START Data records

<file path="src/rtl/cache_tile_walk_pkg.sv">
// Shared types and helpers for the cache tile walker: FSM state, set-address width
// derivation and the raster next-index step used by both tile and plane counters.
package cache_tile_walk_pkg;

  typedef enum logic {
    IDLE   = 1'b0,
    ACTIVE = 1'b1
  } walk_state_e;

  typedef struct packed {
    int x;
    int y;
  } idx_pair_t;

  function automatic int set_width(input int aw, input int lg);
    return aw - lg;
  endfunction

  // Raster step: wrap x to zero and bump y once x reaches its last index.
  function automatic idx_pair_t next_index(input int x, input int y, input int last);
    idx_pair_t nxt;
    if (x == last) begin
      nxt.x = 0;
      nxt.y = y + 1;
    end else begin
      nxt.x = x + 1;
      nxt.y = y;
    end
    return nxt;
  endfunction

endpackage

</file>
<file path="src/rtl/cache_tile_overlap.sv">
// Combinational overlap test between one cache-line tile (in a possibly subsampled
// plane) and that plane's reference block; a zero width or height never hits.
module cache_tile_overlap #(
  parameter int X_AW    = 12,
  parameter int Y_AW    = 12,
  parameter int LW_LOG2 = 3,
  parameter int LH_LOG2 = 2,
  parameter int DIM_W   = 7,
  parameter int SUB_X   = 0,
  parameter int SUB_Y   = 0
) (
  input  logic [X_AW-LW_LOG2-1:0] i_set_x,
  input  logic [Y_AW-LH_LOG2-1:0] i_set_y,
  input  logic [X_AW-1:0]         i_plane_x,
  input  logic [Y_AW-1:0]         i_plane_y,
  input  logic [DIM_W-1:0]        i_plane_w,
  input  logic [DIM_W-1:0]        i_plane_h,
  output logic                    o_hit
);

  localparam int SHX = LW_LOG2 - SUB_X;
  localparam int SHY = LH_LOG2 - SUB_Y;
  localparam int XE  = X_AW + 1;
  localparam int YE  = Y_AW + 1;

  // One extra bit keeps block ends near the top of the address space from wrapping.
  logic [XE-1:0] w_x0, w_x1, w_px0, w_px1;
  logic [YE-1:0] w_y0, w_y1, w_py0, w_py1;
  logic          w_hit_x, w_hit_y;

  assign w_x0  = XE'(i_set_x) << SHX;
  assign w_x1  = w_x0 + XE'((1 << SHX) - 1);
  assign w_px0 = XE'(i_plane_x);
  assign w_px1 = w_px0 + XE'(i_plane_w) - XE'(1);

  assign w_y0  = YE'(i_set_y) << SHY;
  assign w_y1  = w_y0 + YE'((1 << SHY) - 1);
  assign w_py0 = YE'(i_plane_y);
  assign w_py1 = w_py0 + YE'(i_plane_h) - YE'(1);

  assign w_hit_x = (i_plane_w != '0) && (w_x0 <= w_px1) && (w_px0 <= w_x1);
  assign w_hit_y = (i_plane_h != '0) && (w_y0 <= w_py1) && (w_py0 <= w_y1);
  assign o_hit   = w_hit_x & w_hit_y;

endmodule

</file>
<file path="src/rtl/cache_tile_walker.sv">
// Raster walk of a reference-block request over the cache-line tile grid, one tile per
// cycle on a valid/ready link. Optional CACHE_TILE_WALK_STATS_EN adds request/tile counters.
module cache_tile_walker
  import cache_tile_walk_pkg::*;
#(
  parameter int                    X_AW        = 12,
  parameter int                    Y_AW        = 12,
  parameter int                    LW_LOG2     = 3,
  parameter int                    LH_LOG2     = 2,
  parameter int                    DW          = 3,
  parameter int                    NUM_PLANES  = 2,
  parameter int                    DIM_W       = 7,
  parameter logic [NUM_PLANES-1:0] PLANE_SUB_X = 2'b10,
  parameter logic [NUM_PLANES-1:0] PLANE_SUB_Y = 2'b10
) (
  input  logic                          clk,
  input  logic                          reset,
  input  logic                          req_valid,
  output logic                          req_ready,
  input  logic                          req_is_read,
  input  logic [X_AW-1:0]               req_start_x,
  input  logic [Y_AW-1:0]               req_start_y,
  input  logic [DW-1:0]                 req_delta_x,
  input  logic [DW-1:0]                 req_delta_y,
  input  logic [NUM_PLANES*X_AW-1:0]    req_plane_x,
  input  logic [NUM_PLANES*Y_AW-1:0]    req_plane_y,
  input  logic [NUM_PLANES*DIM_W-1:0]   req_plane_w,
  input  logic [NUM_PLANES*DIM_W-1:0]   req_plane_h,
  input  logic [NUM_PLANES*DW-1:0]      req_plane_dx,
  output logic                          out_valid,
  input  logic                          out_ready,
  output logic                          out_is_read,
  output logic [X_AW-LW_LOG2-1:0]       out_set_x,
  output logic [Y_AW-LH_LOG2-1:0]       out_set_y,
  output logic [DW-1:0]                 out_tile_x,
  output logic [DW-1:0]                 out_tile_y,
  output logic                          out_last,
  output logic [NUM_PLANES-1:0]         out_plane_hit,
  output logic [NUM_PLANES*DW-1:0]      out_plane_ix,
  output logic [NUM_PLANES*DW-1:0]      out_plane_iy
`ifdef CACHE_TILE_WALK_STATS_EN
  ,
  output logic [31:0]                   stat_reqs,
  output logic [31:0]                   stat_tiles
`endif
);

  localparam int SXW = set_width(X_AW, LW_LOG2);
  localparam int SYW = set_width(Y_AW, LH_LOG2);

  walk_state_e           r_state, w_state_next;
  logic                  r_is_read;
  logic [SXW-1:0]        r_base_x;
  logic [SYW-1:0]        r_base_y;
  logic [DW-1:0]         r_dx, r_dy, r_tile_x, r_tile_y;
  logic [X_AW-1:0]       r_plane_x  [NUM_PLANES];
  logic [Y_AW-1:0]       r_plane_y  [NUM_PLANES];
  logic [DIM_W-1:0]      r_plane_w  [NUM_PLANES];
  logic [DIM_W-1:0]      r_plane_h  [NUM_PLANES];
  logic [DW-1:0]         r_plane_dx [NUM_PLANES];
  logic [DW-1:0]         r_pix      [NUM_PLANES];
  logic [DW-1:0]         r_piy      [NUM_PLANES];

  logic                  w_fire, w_accept;
  logic [NUM_PLANES-1:0] w_hit;
  idx_pair_t             w_tile_next;
  idx_pair_t             w_plane_next [NUM_PLANES];

  assign out_valid   = (r_state == ACTIVE);
  assign out_is_read = r_is_read;
  assign out_tile_x  = r_tile_x;
  assign out_tile_y  = r_tile_y;
  assign out_set_x   = SXW'(r_tile_x) + r_base_x;
  assign out_set_y   = SYW'(r_tile_y) + r_base_y;
  assign out_last    = out_valid && (r_tile_x == r_dx) && (r_tile_y == r_dy);
  assign out_plane_hit = w_hit;

  assign w_fire      = out_valid & out_ready;
  assign w_accept    = req_valid & req_ready;
  assign w_tile_next = next_index(int'(r_tile_x), int'(r_tile_y), int'(r_dx));

  for (genvar p = 0; p < NUM_PLANES; p++) begin : g_plane
    cache_tile_overlap #(
      .X_AW    (X_AW),
      .Y_AW    (Y_AW),
      .LW_LOG2 (LW_LOG2),
      .LH_LOG2 (LH_LOG2),
      .DIM_W   (DIM_W),
      .SUB_X   (PLANE_SUB_X[p] ? 1 : 0),
      .SUB_Y   (PLANE_SUB_Y[p] ? 1 : 0)
    ) u_overlap (
      .i_set_x   (out_set_x),
      .i_set_y   (out_set_y),
      .i_plane_x (r_plane_x[p]),
      .i_plane_y (r_plane_y[p]),
      .i_plane_w (r_plane_w[p]),
      .i_plane_h (r_plane_h[p]),
      .o_hit     (w_hit[p])
    );

    assign w_plane_next[p] = next_index(int'(r_pix[p]), int'(r_piy[p]), int'(r_plane_dx[p]));
    assign out_plane_ix[p*DW +: DW] = r_pix[p];
    assign out_plane_iy[p*DW +: DW] = r_piy[p];
  end

  always_ff @(posedge clk) begin
    if (reset) r_state <= IDLE;
    else       r_state <= w_state_next;
  end

  // The final handshake reopens the request port so a waiting request starts without a bubble.
  always_comb begin
    w_state_next = r_state;
    req_ready    = 1'b0;
    case (r_state)
      IDLE: begin
        req_ready = 1'b1;
        if (req_valid) w_state_next = ACTIVE;
      end
      ACTIVE: begin
        if (w_fire && out_last) begin
          req_ready = 1'b1;
          if (!req_valid) w_state_next = IDLE;
        end
      end
      default: w_state_next = IDLE;
    endcase
  end

  always_ff @(posedge clk) begin
    if (reset) begin
      r_is_read <= 1'b0;
      r_base_x  <= '0;
      r_base_y  <= '0;
      r_dx      <= '0;
      r_dy      <= '0;
      r_tile_x  <= '0;
      r_tile_y  <= '0;
      for (int p = 0; p < NUM_PLANES; p++) begin
        r_plane_x[p]  <= '0;
        r_plane_y[p]  <= '0;
        r_plane_w[p]  <= '0;
        r_plane_h[p]  <= '0;
        r_plane_dx[p] <= '0;
        r_pix[p]      <= '0;
        r_piy[p]      <= '0;
      end
    end else if (w_accept) begin
      r_is_read <= req_is_read;
      r_base_x  <= SXW'(req_start_x >> LW_LOG2);
      r_base_y  <= SYW'(req_start_y >> LH_LOG2);
      r_dx      <= req_delta_x;
      r_dy      <= req_delta_y;
      r_tile_x  <= '0;
      r_tile_y  <= '0;
      for (int p = 0; p < NUM_PLANES; p++) begin
        r_plane_x[p]  <= req_plane_x[p*X_AW +: X_AW];
        r_plane_y[p]  <= req_plane_y[p*Y_AW +: Y_AW];
        r_plane_w[p]  <= req_plane_w[p*DIM_W +: DIM_W];
        r_plane_h[p]  <= req_plane_h[p*DIM_W +: DIM_W];
        r_plane_dx[p] <= req_plane_dx[p*DW +: DW];
        r_pix[p]      <= '0;
        r_piy[p]      <= '0;
      end
    end else if (w_fire) begin
      r_tile_x <= DW'(w_tile_next.x);
      r_tile_y <= DW'(w_tile_next.y);
      for (int p = 0; p < NUM_PLANES; p++) begin
        if (w_hit[p]) begin
          r_pix[p] <= DW'(w_plane_next[p].x);
          r_piy[p] <= DW'(w_plane_next[p].y);
        end
      end
    end
  end

`ifdef CACHE_TILE_WALK_STATS_EN
  logic [31:0] r_stat_reqs, r_stat_tiles;

  always_ff @(posedge clk) begin
    if (reset) begin
      r_stat_reqs  <= '0;
      r_stat_tiles <= '0;
    end else begin
      if (w_accept && (r_stat_reqs != '1))  r_stat_reqs  <= r_stat_reqs + 32'd1;
      if (w_fire && (r_stat_tiles != '1))   r_stat_tiles <= r_stat_tiles + 32'd1;
    end
  end

  assign stat_reqs  = r_stat_reqs;
  assign stat_tiles = r_stat_tiles;
`endif

endmodule

</file>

END Data records

Wherever "typedef" occurs in the entries above, copy the line it sits on.

Reply to the exercise |
  typedef enum logic {
  typedef struct packed {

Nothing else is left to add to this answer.